Idea/Pre-RFC: Runtime-erased types and reflections around object safety

Hello compiler community,

for me this is a sort-of first contact. If I should repost this somewhere else e.g. on zulip, call me out.

I am a maintainer over at yewstack/yew, and in the course of implementing a scheduler running updates for some generic library-internal datastructures, I've had the time to think about the monomorphisation á la rust vs. type erasure á la java/using void* in C/interface{} in go.

I've come up with a "blog post" describing a language extension that I think is suitable for type erasure in Rust, see this gist. It's not yet at the level for an RFC (not that I'd know the process of actually writing one), but I think the main idea is ripe enough for a discussion. Feel free to leave feedback, all spelling mistakes are mine.

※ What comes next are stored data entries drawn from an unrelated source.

### src/rtl/ppu_pkg.sv
// Shared types and constants for the packed pixel unpacker.
package ppu_pkg;

  localparam int unsigned CfgIndexW = 32;
  localparam int unsigned CfgDataW  = 16;

  localparam logic [CfgIndexW-1:0] CFG_BITS_PER_PIXEL = 32'd0;
  localparam logic [CfgIndexW-1:0] CFG_IMAGE_COLUMNS  = 32'd1;
  localparam logic [CfgIndexW-1:0] CFG_IMAGE_ROWS     = 32'd2;

  localparam logic [3:0]  BPP_RESET  = 4'd8;
  localparam logic [15:0] SIZE_RESET = 16'd1;

  typedef enum logic [1:0] {
    ST_IDLE = 2'b01,
    ST_RUN  = 2'b10
  } state_t;

  typedef struct packed {
    logic load;
    logic step;
  } cmd_t;

  typedef struct packed {
    logic complete;
    logic byte_done;
    logic out_free;
  } status_t;

endpackage

### src/rtl/ppu_ctrl.sv
// Controller: accepts a byte, then steps the datapath until the byte is used up.
module ppu_ctrl (
  input  logic             clk,
  input  logic             rst,
  input  logic             in_valid,
  output logic             in_stall,
  input  ppu_pkg::status_t stat,
  output ppu_pkg::cmd_t    cmd
);

  ppu_pkg::state_t state, state_next;

  always_ff @(posedge clk) begin
    if (rst) begin
      state <= ppu_pkg::ST_IDLE;
    end else begin
      state <= state_next;
    end
  end

  always_comb begin
    state_next = state;
    cmd.load   = 1'b0;
    cmd.step   = 1'b0;
    in_stall   = 1'b1;
    unique case (state)
      ppu_pkg::ST_IDLE: begin
        in_stall = 1'b0;
        if (in_valid) begin
          cmd.load   = 1'b1;
          state_next = ppu_pkg::ST_RUN;
        end
      end
      ppu_pkg::ST_RUN: begin
        // hold while a finished pixel has nowhere to go
        cmd.step = !(stat.complete && !stat.out_free);
        if (cmd.step && stat.byte_done) begin
          state_next = ppu_pkg::ST_IDLE;
        end
      end
      default: state_next = ppu_pkg::ST_IDLE;
    endcase
  end

endmodule

### src/rtl/ppu_datapath.sv
// Datapath: config registers, bit extraction, position counters, output register.
module ppu_datapath (
  input  logic                            clk,
  input  logic                            rst,
  input  logic                            cfg_write,
  input  logic [ppu_pkg::CfgIndexW-1:0]   cfg_index,
  input  logic [ppu_pkg::CfgDataW-1:0]    cfg_data,
  input  logic [7:0]                      data_byte,
  input  ppu_pkg::cmd_t                   cmd,
  output ppu_pkg::status_t                stat,
  output logic                            out_valid,
  input  logic                            out_stall,
  output logic [7:0]                      pixel_value,
  output logic                            end_of_row,
  output logic                            end_of_image,
  output logic                            last
);

  logic [3:0]  reg_bpp;
  logic [15:0] reg_cols;
  logic [15:0] reg_rows;

  logic [7:0]  byte_reg;
  logic [3:0]  pos;
  logic [7:0]  partial;
  logic [2:0]  bits_held;
  logic [15:0] col;
  logic [15:0] row;

  logic [3:0]  bpp;
  logic [15:0] cols;
  logic [15:0] rows;
  logic [3:0]  need;
  logic [3:0]  avail;
  logic [3:0]  take;
  logic [7:0]  shifted;
  logic [7:0]  mask;
  logic [15:0] wide;
  logic [7:0]  partial_next;
  logic [3:0]  held_next;
  logic [3:0]  pos_next;
  logic [3:0]  remain;
  logic        complete;
  logic        eor;
  logic        eoi;

  always_ff @(posedge clk) begin
    if (rst) begin
      reg_bpp  <= ppu_pkg::BPP_RESET;
      reg_cols <= ppu_pkg::SIZE_RESET;
      reg_rows <= ppu_pkg::SIZE_RESET;
    end else if (cfg_write) begin
      unique case (cfg_index)
        ppu_pkg::CFG_BITS_PER_PIXEL: reg_bpp  <= cfg_data[3:0];
        ppu_pkg::CFG_IMAGE_COLUMNS:  reg_cols <= cfg_data;
        ppu_pkg::CFG_IMAGE_ROWS:     reg_rows <= cfg_data;
        default: ;
      endcase
    end
  end

  always_comb begin
    bpp = reg_bpp;
    if (reg_bpp == 4'd0) bpp = 4'd1;
    if (reg_bpp > 4'd8)  bpp = 4'd8;
    cols = (reg_cols == 16'd0) ? 16'd1 : reg_cols;
    rows = (reg_rows == 16'd0) ? 16'd1 : reg_rows;

    need         = bpp - {1'b0, bits_held};
    avail        = 4'd8 - pos;
    take         = (need < avail) ? need : avail;
    shifted      = byte_reg >> (avail - take);
    mask         = 8'((9'd1 << take) - 9'd1);
    wide         = {8'd0, partial} << take;
    partial_next = wide[7:0] | (shifted & mask);
    held_next    = {1'b0, bits_held} + take;
    pos_next     = pos + take;
    remain       = 4'd8 - pos_next;
    complete     = (held_next == bpp);
    eor          = ({1'b0, col} + 17'd1) >= {1'b0, cols};
    eoi          = eor && (({1'b0, row} + 17'd1) >= {1'b0, rows});
  end

  assign stat.complete  = complete;
  // a step that completes no pixel has taken the rest of the byte
  assign stat.byte_done = !complete || eoi || (pos_next == 4'd8);
  assign stat.out_free  = !out_valid || !out_stall;

  always_ff @(posedge clk) begin
    if (rst) begin
      partial   <= 8'd0;
      bits_held <= 3'd0;
      col       <= 16'd0;
      row       <= 16'd0;
      pos       <= 4'd0;
    end else if (cmd.load) begin
      byte_reg <= data_byte;
      pos      <= 4'd0;
      // drop held bits that no longer fit the pixel width
      if ({1'b0, bits_held} >= bpp) begin
        bits_held <= 3'd0;
        partial   <= 8'd0;
      end
    end else if (cmd.step) begin
      pos <= pos_next;
      if (complete) begin
        partial   <= 8'd0;
        bits_held <= 3'd0;
        if (eoi) begin
          col <= 16'd0;
          row <= 16'd0;
        end else if (eor) begin
          col <= 16'd0;
          row <= row + 16'd1;
        end else begin
          col <= col + 16'd1;
        end
      end else begin
        partial   <= partial_next;
        bits_held <= held_next[2:0];
      end
    end
  end

  always_ff @(posedge clk) begin
    if (rst) begin
      out_valid <= 1'b0;
    end else if (cmd.step && complete) begin
      out_valid <= 1'b1;
    end else if (!out_stall) begin
      out_valid <= 1'b0;
    end
  end

  always_ff @(posedge clk) begin
    if (cmd.step && complete) begin
      pixel_value  <= partial_next;
      end_of_row   <= eor;
      end_of_image <= eoi;
      last         <= eoi || (remain < bpp);
    end
  end

endmodule

### src/rtl/packed_pixel_unpacker_top.sv
// Top level of the packed pixel unpacker.
//
// Input channel (in_valid / in_stall, data_byte) takes one byte of a
// bit-packed gray image, MSB first. Output channel (out_valid / out_stall)
// gives one item per completed pixel: pixel_value right aligned, with
// end_of_row, end_of_image and last (final pixel caused by this byte).
// Config port (cfg_valid / cfg_ready, cfg_index, cfg_data) is always ready:
// index 0 bits_per_pixel, 1 image_columns, 2 image_rows; other indexes are
// ignored. Write config only while the block is idle.
// After a byte is accepted, in_stall stays high while the datapath extracts
// one pixel field per cycle unless the output stalls: one field for each
// pixel the byte finishes, plus one if it ends on a partial pixel. The byte
// is held in byte_reg, and each finished pixel is registered in the output
// register. Out_stall holds the output register and freezes the extraction
// step until the pixel is taken.
// After the last pixel of an image the rest of the byte is dropped.
// Reset (rst, synchronous) clears the position state and output valid and
// restores bits_per_pixel 8, one column, one row.
module packed_pixel_unpacker_top (
  input  logic                          clk,
  input  logic                          rst,
  input  logic                          in_valid,
  output logic                          in_stall,
  input  logic [7:0]                    data_byte,
  output logic                          out_valid,
  input  logic                          out_stall,
  output logic [7:0]                    pixel_value,
  output logic                          end_of_row,
  output logic                          end_of_image,
  output logic                          last,
  input  logic                          cfg_valid,
  output logic                          cfg_ready,
  input  logic [ppu_pkg::CfgIndexW-1:0] cfg_index,
  input  logic [ppu_pkg::CfgDataW-1:0]  cfg_data
);

  ppu_pkg::cmd_t    cmd;
  ppu_pkg::status_t stat;

  assign cfg_ready = 1'b1;

  ppu_ctrl u_ctrl (
    .clk      (clk),
    .rst      (rst),
    .in_valid (in_valid),
    .in_stall (in_stall),
    .stat     (stat),
    .cmd      (cmd)
  );

  ppu_datapath u_datapath (
    .clk          (clk),
    .rst          (rst),
    .cfg_write    (cfg_valid && cfg_ready),
    .cfg_index    (cfg_index),
    .cfg_data     (cfg_data),
    .data_byte    (data_byte),
    .cmd          (cmd),
    .stat         (stat),
    .out_valid    (out_valid),
    .out_stall    (out_stall),
    .pixel_value  (pixel_value),
    .end_of_row   (end_of_row),
    .end_of_image (end_of_image),
    .last         (last)
  );

endmodule

### config.mk
export PLATFORM = sky130hd
export DESIGN_NAME = packed_pixel_unpacker_top
export DESIGN_NICKNAME = d
export VERILOG_FILES = /design/src/rtl/ppu_pkg.sv /design/src/rtl/ppu_ctrl.sv /design/src/rtl/ppu_datapath.sv /design/src/rtl/packed_pixel_unpacker_top.sv
export SDC_FILE = /design/constraint.sdc
export NUM_CORES = 1
export LEC_CHECK = 0
export ABC_CLOCK_PERIOD_IN_PS = 7490
export BUFFER_PORTS_ARGS = -buffer_cell sky130_fd_sc_hd__buf_2
export CAP_MARGIN = 20
export CORE_UTILIZATION = 36
export CTS_BUF_LIST = sky130_fd_sc_hd__clkbuf_16
export CTS_CLUSTER_SIZE = 24
export DETAILED_ROUTE_END_ITERATION = 6
export GPL_TIMING_DRIVEN = 0
export SYNTH_ARGS = -nofsm -noshare
export SYNTH_HDL_FRONTEND = slang
export SYNTH_SLANG_ARGS = --single-unit
### constraint.sdc
create_clock -name clk -period 7.49 [get_ports clk]
set_input_delay 0.749 -clock clk [delete_from_list [all_inputs] [get_ports clk]]
set_output_delay 0.749 -clock clk [all_outputs]
set_load 0.005 [all_outputs]
==> run summary <==
===========================================================================================
Status                                                                         complete, no violations
Fin Hold WS                                                                       0.4915 ns
Num rows                                                                                 50
Number of detailed-route iterations in the first pass                                     4
CTS sink count                                                                          105
Setup clock skew after layout                                                    0.01217 ns
Final routed wire length divided by cell count                                 15.15 microns
Total of max-cap violations                                                               0
Part of the power in the clock network                                                40.7%
Number of nets in the final layout                                                      985
Count of yosys warnings during synthesis                                                  0
Cell Pwr Density                                                               160.3 nW/um^2
Total setup violations reported at the end of the flow                                    0
Vias in the first global route                                                         5507
Root cell of the clock tree                                                       clkbuf_16
Transition time of the tightest slew-check pin                                     1.080 ns
Wire length of the first global-routing pass                                   27810 microns
CTS Hold Buffers Added                                                                    0
Area fraction of the dominant cell type after synthesis                              25.13%
Commonest cells after routing, fill and taps aside                             nor2_1, dfxtp_1, buf_2
Critical Path Fanout Max                                                                 12
Area of the mapped netlist                                                       6852 sq um
Setup repair after global routing missed its margin                                      no
Share of total power consumed by net switching                                       28.87%
Grt ovf                                                                                   0
Total number of H-tree levels                                                             3
Clock latency at the later pin of the worst-skew pair                               0.37 ns
DRC violation count after routing                                                         0
Number of antenna violations at the first check in global routing                         0
Worst hold path cell count                                                                2
Via density per instance                                                              5.208
Num CTS Buffers                                                                           9
R2R cell count                                                                           26
Leading cell types by total area after synthesis                               dfxtp_1, ha_1, edfxtp_1
End-of-flow core utilization                                                         41.92%
Cells after synthesis                                                                   778
Vert. Die Dim                                                                  140.0 microns
Static Leak                                                                        3.113 nW
Antenna diode count                                                                       0
IR drop worst, VDD                                                                 129.5 uV
Horizontal die dimension                                                       140.0 microns
Number of buffers inserted to repair setup after CTS                                      0
Capture instance of the worst register-to-register path                        u_datapath.row[4]$_SDFFE_PP0P_
Data required time of the worst path                                                7.79 ns
Critical path start-end classification                                           reg -> reg
Element type at the critical path start                                                flop
Synth area leader                                                                   dfxtp_1
Post-synthesis async set-or-reset flop share                                             0%
Endpoint of the worst hold-timing path                                         u_datapath.reg_rows[0]$_SDFFE_PP1P_
Synthesized Nets                                                                        899
Part of the power in registers                                                        46.6%
Core Region                                                                     18710 sq um
Dpl hpwl                                                                       12900 microns
Top FF cell, synth                                                                  dfxtp_1
Number of vias after detailed routing                                                  5744
Flop2flop setup slack                                                               1.27 ns
Clock slew at reported path FFs                                                     0.09 ns
Min Clock Period, post-route                                                       6.221 ns
Routability congestion estimate from global placement                                0.8528
Number of design-rule violations left by the first detailed-router iteration            227
Post-route setup TNS                                                                   0 ns
Arrival time worst endpoint                                                         6.52 ns
Resized cells post-CTS                                                                    0
Maximum number of pins on one net before global-route repair                             24
Fraction of layout instances using a drive strength above 1                          15.65%
Share of power burned in combinational logic                                          12.7%
Overall routed net length                                                      16710 microns
Maximum achievable frequency                                                     0.1607 GHz
Final max-slew violation count                                                            0
Critical Path End Type                                                                 flop
Max-slew headroom                                                                    27.55%
Area of the die                                                                 19590 sq um
IO buf count                                                                             73
Share of synthesized area occupied by flip-flops and latches                         33.46%
Area Overhead vs Synth                                                               14.44%
Number of distinct library cells after synthesis                                         71
Final worst path period share                                                        83.06%
Starting density of the core                                                         36.63%
Clock Tree Buf Depth                                                                      2
Syn Area/Cell                                                                   8.807 sq um
Number of antenna-violating nets in the routed design                                     0
TritonCTS clock tree                                                                    yes
Ports                                                                                    75
Switching component of the power                                                0.0003630 W
Min-Delay Startpoint                                                           u_datapath.reg_rows[0]$_SDFFE_PP1P_
Internal power of the cells                                                     0.0008942 W
Origin of the critical flop-to-flop path                                       u_datapath.reg_bpp[3]$_SDFFE_PP1P_
Class of the tightest hold or removal check                                      reg -> reg
Number of synthesized register bits                                                     105
Final Hold Viols                                                                          0
EDFF count, synth                                                                        19
Total routing usage reported by global routing                                       17.80%
===========================================================================================
## layer usage
metal / vias to the layer above / track usage (%) / wire length (microns)
met5: - / 0 / 0
met2: 79 / 30.74 / 8112
li1: 2931 / - / -
met3: 15 / 3.556 / 503
met4: 0 / 3.817 / 208
met1: 2719 / 22.89 / 7885
## metrics by stage
stage	cells	power [W]	cell area [sq um]	setup WS, ns
floorplan	778	0.0007029	6852	2.283
global placement	1085	0.0007585	7510	1.299
detailed placement	1086	0.0007589	7515	1.305
CTS	1102	0.001269	7834	1.238
global route	1103	0.001308	7841	0.8086
finish	1103	0.001257	7841	1.269
## power groups by stage
stage | clock network, W | registers (W) | logic, W
after global placement | 0 | 0.000599 | 0.000160
after floorplan | 0 | 0.000598 | 0.000105
after CTS | 0.000523 | 0.000586 | 0.000161
final | 0.000512 | 0.000585 | 0.000160
after detailed placement | 0 | 0.000599 | 0.000160
after global routing | 0.000546 | 0.000586 | 0.000176
## final cells by class
| type | instances | area [sq um] |
|---|---|---|
| multi-input cells | 586 | 4205 |
| fillers | 1888 | 10860 |
| repair buffers | 75 | 377.9 |
| well taps | 234 | 292.8 |
| plain buffers | 25 | 115.1 |
| clock buffers | 9 | 225.2 |
| inverters | 62 | 239.0 |
| flip-flops and latches | 105 | 2292 |
| clock inverters | 7 | 93.84 |
## worst max path at each step
stage / from / slack, ns / end / cells past startpoint
6_report: u_datapath.reg_bpp[3]$_SDFFE_PP1P_ / 1.27 / u_datapath.row[4]$_SDFFE_PP0P_ / 26
5_1_grt: u_datapath.reg_bpp[3]$_SDFFE_PP1P_ / 0.81 / u_datapath.partial[7]$_SDFFE_PP0P_ / 23
4_1_cts: u_datapath.reg_bpp[3]$_SDFFE_PP1P_ / 1.24 / u_datapath.partial[7]$_SDFFE_PP0P_ / 23
3_5_place_dp: u_datapath.reg_bpp[3]$_SDFFE_PP1P_ / 1.31 / u_datapath.partial[6]$_SDFFE_PP0P_ / 23
3_3_place_gp: u_datapath.reg_bpp[3]$_SDFFE_PP1P_ / 1.30 / u_datapath.row[4]$_SDFFE_PP0P_ / 26
2_1_floorplan: u_datapath.reg_bpp[3]$_SDFFE_PP1P_ / 2.28 / u_datapath.row[3]$_SDFFE_PP0P_ / 26
## worst max-delay path: stages, from the launching register on
cell and delay, ns:
dfxtp_1 0.31, buf_2 0.20, inv_1 0.13, o21ai_1 0.21, ha_1 0.26, inv_1 0.07
ha_1 0.24, and2_1 0.17, a221oi_2 0.31, ha_1 0.29, o21a_1 0.20, o22ai_4 0.27
o21ai_2 0.20, inv_6 0.15, ha_1 0.19, inv_1 0.07, fa_1 0.46, xnor2_2 0.28
nand3_1 0.12, o32a_1 0.33, a211oi_4 0.39, nand3_2 0.22, clkinv_2 0.17, o211ai_2 0.21
buf_6 0.26, or3_1 0.30, a21oi_1 0.14
## cell usage after synthesis, drive strengths merged, types with 6 or more instances
library cell	count
xor2	31
clkbuf	14
o21ai	31
a21oi	40
nor3	16
and3	8
a21o	14
a22o	6
or3	6
a211oi	7
nor2b	10
o32ai	9
dfxtp	86
inv	61
nor4	15
edfxtp	19
nand2b	6
nor2	86
mux2i	48
and2	7
ha	57
xnor2	27
nand2	59
nand4	7
buf	11
nand3	29
## cell families (layout without fill, tap and decap cells)
group / count (synthesis) / after routing / synth area share (%)
adder cells (fa/ha/maj): 60 / 60 / 11.29
AND/OR/NAND/NOR: 263 / 263 / 18.50
flip-flops: 105 / 105 / 33.46
XOR/XNOR: 58 / 58 / 7.524
buffers and inverters: 87 / 178 / 5.168
multiplexers: 56 / 56 / 8.820
AO/OA/AOI/OAI: 148 / 148 / 15.19
other: 1 / 1 / 0.05473
Power figures use the tool's default switching activity.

I had some – I think (only skimmed your thing so far) – somewhat comparable ideas myself. Wrote a few notes about it here though that’s not really anything finished / in a good state intended for others to read. With that said, feel free to take a look anyway, if you like

I somehow came to the conclusion at the time that two different new levels of type-erased parameters would be needed. Fully polymorphic (like the ones you call dyn T AFAICT), and types that can contain fully polymorphic parameters but themselves have a known size, can be put on the stack and dropped. I’ll have to think about why exactly that was necessary in my opinion, but I remember it felt appropriate and perhaps even necessary at the time.

(One of) my main motivations was that I wanted to allow for polymorphic recursion. Other motivations would be better performance, and some form of support for generic methods in object-safe traits. I did not want to add anything magical yet, e.g. vtables for trait bounds and the like. Really, I think one of the most important things when getting started with a feature like this will be to create the smallest possible viable (useful) product first, and leave any convenience-functionality built on top for later. E.g. for vtables, I thought, you could as a first step just work with passing around function pointers^[1] manually (while type safety is ensured by the erased type parameters).

1. or perhaps even &dyn Fn(…)s ↩︎

There's ongoing work towards reducing monomorphizations automatically in MIR under "polymorphization." It's not immediately clear how much overlap there is, but it'd certainly be nice to have a guarantee of polymorphization.

This is at a high level an optimization that very code-size-concious containers can often do manually^[1] at cost of type safety, by the internals working over effectively *mut c_void and only reattaching typing as necessary.

However, it's necessary to reattach typing more often than you'd like, as you need a DynMetadata<dyn Sized> in order to get size information for ptr::copy and de/alloc. This means it's impossible to have a properly erased impl with phantom type-system-only typing, because it needs to have the Sized metadata to convert to &dyn Sized.

I don't think it's necessary/possible for types to be generic over a ghost type. Rather, we'd have

struct Box<T>(…);
impl<dyn T: ?Sized> Deref for Box<T> { … }
impl<T: ?Sized> Drop for Box<T> { … }

that is, using guaranteed phantom polymorphism is a property of the impl, not the struct.

I also worry that while dyn is appropriate here, using it will degrade the purpose of switching to requiring dyn as it marking a difference between known generic types and trait object types.

I also worry that the cost of devirtualization through the polymorophic middle may counteract some of the benefit of phantom typing.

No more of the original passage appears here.